SAPジャパンは5月26日、組織の人材マネジメントを強化する新しいソリューション「HXM」(Human eXperience Management)の提供を開始したと発表した。新型コロナ禍により、多くの人の仕事観が変化しつつあるとともに、企業の成長も従業員の多様な働き方を許容しつつ多様な人材の活躍の場を用意することと強い相関関係を持つようになっている。同社は「SAP SuccessFactors」と「Qualtrics EmployeeXM」をコアソリューションとし、パートナー9社のソリューションを組み合わせることで、従業員の多様な働き方に対応し、企業の継続的な成長を支援する体制を打ち出した。(齋藤秀平)
SAPジャパン 稲垣利明 本部長
SAPジャパンのバイスプレジデントで、人事・人財ソリューション事業本部の稲垣利明・本部長は、生産年齢人口の減少のほか、女性や60歳以上の雇用者数の増加、新型コロナウイルスの感染拡大によるリモートワークの導入などの社会的背景を挙げ、「働く人が減少し、働き方はどんどん多様になっている。
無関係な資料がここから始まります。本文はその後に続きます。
Background: an optimization exercise with open tools, aiming at small area. Do not read the settings as production practice. RTL that was checked went through simulation tests only; none was proved equivalent to the original. The flow treats the clock pin as an ideal source. Dropping or thinning the clock tree relies on that and would not hold on a real chip. Power and IR drop assume default switching activity.

## top
module top(
	input wire sys_clk,
	input wire sys_rst_n,
	input wire tim_psel,
	input wire tim_pwrite,
	input wire tim_penable,
	input wire [11:0]tim_paddr,
	input wire [31:0]tim_pwdata,
	input wire dbg_mode,
	input wire [3:0] tim_pstrb,
	output reg [31:0]tim_prdata,
	output wire tim_pready,
	output wire tim_pslverr,
	output wire tim_int
);
reg        ready;
reg        timer_en;
reg        div_en;
reg  [3:1] div_val_h;
reg        pre_en;
reg  [63:0] cnt;
reg  [63:0] ncmp;       
reg        int_en;
reg        int_st;
reg        halt_req;
reg  [7:0] pcnt;
wire base = (tim_paddr[11:5] == 7'd0) & (tim_paddr[1:0] == 2'd0);
wire [2:0] a = tim_paddr[4:2];
wire s_tcr   = base & (a == 3'd0);
wire s_tdr0  = base & (a == 3'd1);
wire s_tdr1  = base & (a == 3'd2);
wire s_tcmp0 = base & (a == 3'd3);
wire s_tcmp1 = base & (a == 3'd4);
wire s_tier  = base & (a == 3'd5);
wire s_tisr  = base & (a == 3'd6);
wire s_thcsr = base & (a == 3'd7);
wire [3:0] dv = tim_pwdata[11:8];
wire err = (tim_pstrb[1] & ((dv > 4'd8) | (timer_en & (dv != div_val)))) |
           (tim_pstrb[0] & timer_en & (tim_pwdata[1] != div_en));
assign tim_pslverr = tim_pwrite & s_tcr & err;
assign tim_pready  = ready;
wire wr = ready & tim_pwrite;
wire halt_ack = halt_req & dbg_mode;
always @(posedge sys_clk or negedge sys_rst_n)
	if (!sys_rst_n) ready <= 1'b0;
	else ready <= tim_psel & tim_penable & ~ready;
reg  div_val0_n;
wire [3:0] div_val = {div_val_h, ~div_val0_n};
wire tcr_ok = wr & s_tcr & ~err;
always @(posedge sys_clk or negedge sys_rst_n)
	if (!sys_rst_n) begin
		timer_en   <= 1'b0;
		div_en     <= 1'b0;
		div_val_h  <= 3'd0;
		div_val0_n <= 1'b0;
	end else if (tcr_ok) begin
		if (tim_pstrb[0]) begin
			timer_en <= tim_pwdata[0];
			div_en   <= tim_pwdata[1];
		end
		if (tim_pstrb[1]) begin
			div_val_h  <= dv[3:1];
			div_val0_n <= ~dv[0];
		end
	end
wire [8:0] lo1, hi0;
assign lo1[0] = 1'b1;
assign hi0[8] = 1'b1;
genvar k;
generate for (k = 0; k < 8; k = k + 1) begin : gm
  ...
For scale: ~760 cells after synthesis, roughly 89 I/O pins, roughly 7700 µm² of cells after synthesis.
==> module top, before the edit <==
module top(
	input wire sys_clk,
	input wire sys_rst_n,
	input wire tim_psel,
	input wire tim_pwrite,
	input wire tim_penable,
	input wire [11:0]tim_paddr,
	input wire [31:0]tim_pwdata,
	input wire dbg_mode,
	input wire [3:0] tim_pstrb,
	output reg [31:0]tim_prdata,
	output wire tim_pready,
	output wire tim_pslverr,
	output wire tim_int
);
reg        ready;
reg        timer_en;
reg        div_en;
reg  [3:1] div_val_h;
reg        pre_en;
reg  [63:0] cnt;
reg  [63:0] ncmp;       
reg        int_en;
reg        int_st;
reg        halt_req;
reg  [7:0] pcnt;
wire base = (tim_paddr[11:5] == 7'd0) & (tim_paddr[1:0] == 2'd0);
wire [2:0] a = tim_paddr[4:2];
wire s_tcr   = base & (a == 3'd0);
wire s_tdr0  = base & (a == 3'd1);
wire s_tdr1  = base & (a == 3'd2);
wire s_tcmp0 = base & (a == 3'd3);
wire s_tcmp1 = base & (a == 3'd4);
wire s_tier  = base & (a == 3'd5);
wire s_tisr  = base & (a == 3'd6);
wire s_thcsr = base & (a == 3'd7);
wire [3:0] dv = tim_pwdata[11:8];
wire err = (tim_pstrb[1] & ((dv > 4'd8) | (timer_en & (dv != div_val)))) |
           (tim_pstrb[0] & timer_en & (tim_pwdata[1] != div_en));
assign tim_pslverr = tim_pwrite & s_tcr & err;
assign tim_pready  = ready;
wire wr = ready & tim_pwrite;
wire halt_ack = halt_req & dbg_mode;
always @(posedge sys_clk or negedge sys_rst_n)
	if (!sys_rst_n) ready <= 1'b0;
	else ready <= tim_psel & tim_penable & ~ready;
reg  div_val0_n;
wire [3:0] div_val = {div_val_h, ~div_val0_n};
wire tcr_ok = wr & s_tcr & ~err;
always @(posedge sys_clk or negedge sys_rst_n)
	if (!sys_rst_n) begin
		timer_en   <= 1'b0;
		div_en     <= 1'b0;
		div_val_h  <= 3'd0;
		div_val0_n <= 1'b0;
	end else if (tcr_ok) begin
		if (tim_pstrb[0]) begin
			timer_en <= tim_pwdata[0];
			div_en   <= tim_pwdata[1];
		end
		if (tim_pstrb[1]) begin
			div_val_h  <= dv[3:1];
			div_val0_n <= ~dv[0];
		end
	end
wire [8:0] lo1, hi0;
assign lo1[0] = 1'b1;
assign hi0[8] = 1'b1;
genvar k;
generate for (k = 0; k < 8; k = k + 1) begin : gm
	assign lo1[k+1] = lo1[k] & pcnt[k];
	assign hi0[k] = hi0[k+1] & ~pcnt[k];
end endgenerate
wire [8:0] mk = lo1 & hi0;
wire match = div_val[3] ? mk[8] : mk[div_val[2:0]];
wire cnt_en = timer_en & ~halt_ack & (~div_en | match);
wire pzero = ~halt_ack & (match | ~div_en | ~timer_en);
always @(posedge sys_clk or negedge sys_rst_n)
	if (!sys_rst_n) pcnt <= 8'd0;
	else if (pzero) pcnt <= 8'd0;
	else pcnt <= pcnt + {7'd0, ~halt_ack};
wire clr = pre_en & ~timer_en;
wire w0 = wr & s_tdr0;
wire w1 = wr & s_tdr1;
always @(posedge sys_clk or negedge sys_rst_n)
	if (!sys_rst_n) pre_en <= 1'b0;
	else pre_en <= timer_en;
localparam CB = 8;
localparam NB = 64 / CB;
wire [NB-1:0] ball;
genvar g;
generate for (g = 0; g < NB; g = g + 1) begin : gb
	assign ball[g] = &cnt[CB*g+CB-1:CB*g];
end endgenerate
wire [NB-1:0] bcin;
generate for (g = 0; g < NB; g = g + 1) begin : gcin
	if (g == 0) assign bcin[g] = cnt_en & ~w0;
	else if (g == NB/2) assign bcin[g] = cnt_en & ~w1 & (&ball[NB/2-1:0]);
	else assign bcin[g] = bcin[g-1] & ball[g-1];
end endgenerate
wire [63:0] tg;
generate for (g = 0; g < NB; g = g + 1) begin : gt
	wire [CB:0] c;
	assign c[0] = bcin[g];
	genvar i;
	for (i = 0; i < CB; i = i + 1) begin : gi
		assign c[i+1] = c[i] & cnt[CB*g+i];
		assign tg[CB*g+i] = c[i];
	end
end endgenerate
wire [7:0] bsel = {{4{w1}} & tim_pstrb, {4{w0}} & tim_pstrb};
wire [7:0] bkeep = ~bsel & {8{~clr}};
wire [63:0] nxt;
generate for (g = 0; g < 64; g = g + 1) begin : gn
	cnt_bit u (.q(cnt[g]), .t(tg[g]), .sel(bsel[g/8]), .keep(bkeep[g/8]),
	           .d(tim_pwdata[g%32]), .nx(nxt[g]));
end endgenerate
always @(posedge sys_clk or negedge sys_rst_n)
	if (!sys_rst_n) cnt <= 64'd0;
	else cnt <= nxt;
wire [7:0] csel = {{4{wr & s_tcmp1}} & tim_pstrb, {4{wr & s_tcmp0}} & tim_pstrb};
wire [63:0] ncmp_nx;
generate for (g = 0; g < 64; g = g + 1) begin : gc
	cmp_bit u (.n(ncmp[g]), .we(csel[g/8]), .d(tim_pwdata[g%32]), .nx(ncmp_nx[g]));
end endgenerate
always @(posedge sys_clk or negedge sys_rst_n)
	if (!sys_rst_n) ncmp <= 64'd0;
	else ncmp <= ncmp_nx;
wire eq = &(cnt ^ ncmp);
wire clr_int = wr & s_tisr & tim_pstrb[0] & tim_pwdata[0];
always @(posedge sys_clk or negedge sys_rst_n)
	if (!sys_rst_n) begin
		int_en   <= 1'b0;
		int_st   <= 1'b0;
		halt_req <= 1'b0;
	end else begin
		if (wr & s_tier & tim_pstrb[0]) int_en <= tim_pwdata[0];
		if (clr_int) int_st <= 1'b0;
		else if (eq) int_st <= 1'b1;
		if (wr & s_thcsr & tim_pstrb[0]) halt_req <= tim_pwdata[0];
	end
assign tim_int = int_en & int_st;
wire r0 = base & (a == 3'd0);
wire r1 = base & (a == 3'd1);
wire r2 = base & (a == 3'd2);
wire r3 = base & (a == 3'd3);
wire r4 = base & (a == 3'd4);
wire r5 = base & (a == 3'd5);
wire r6 = base & (a == 3'd6);
wire r7 = base & (a == 3'd7);
always @* begin
	tim_prdata = ({32{r1}} & cnt[31:0]) | ({32{r2}} & cnt[63:32]) |
	             ({32{r3}} & ~ncmp[31:0]) | ({32{r4}} & ~ncmp[63:32]);
	tim_prdata[11:8] = tim_prdata[11:8] | ({4{r0}} & div_val);
	tim_prdata[1] = tim_prdata[1] | (r0 & div_en) | (r7 & halt_ack);
	tim_prdata[0] = tim_prdata[0] | (r0 & timer_en) | (r5 & int_en) | (r6 & int_st) | (r7 & halt_req);
end
endmodule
働くことに対するモチベーションは、以前のように画一的ではなくなっている」と指摘した。
その上で「全ての働く人が活躍できる環境をつくることが、日本経済の発展のカギを握る」と多様な働き方への対応を進めるべきとの考えを示し、「HXMは、働く人を中心に考えて、全ての働く人が活躍することをサポートできるシステム基盤だ」と説明。さらに「企業の最重要資源である人について、取り組むべき課題はかつてないほど複雑になっており、今までの考えでは限界を迎えている」と変革の必要性も訴えた。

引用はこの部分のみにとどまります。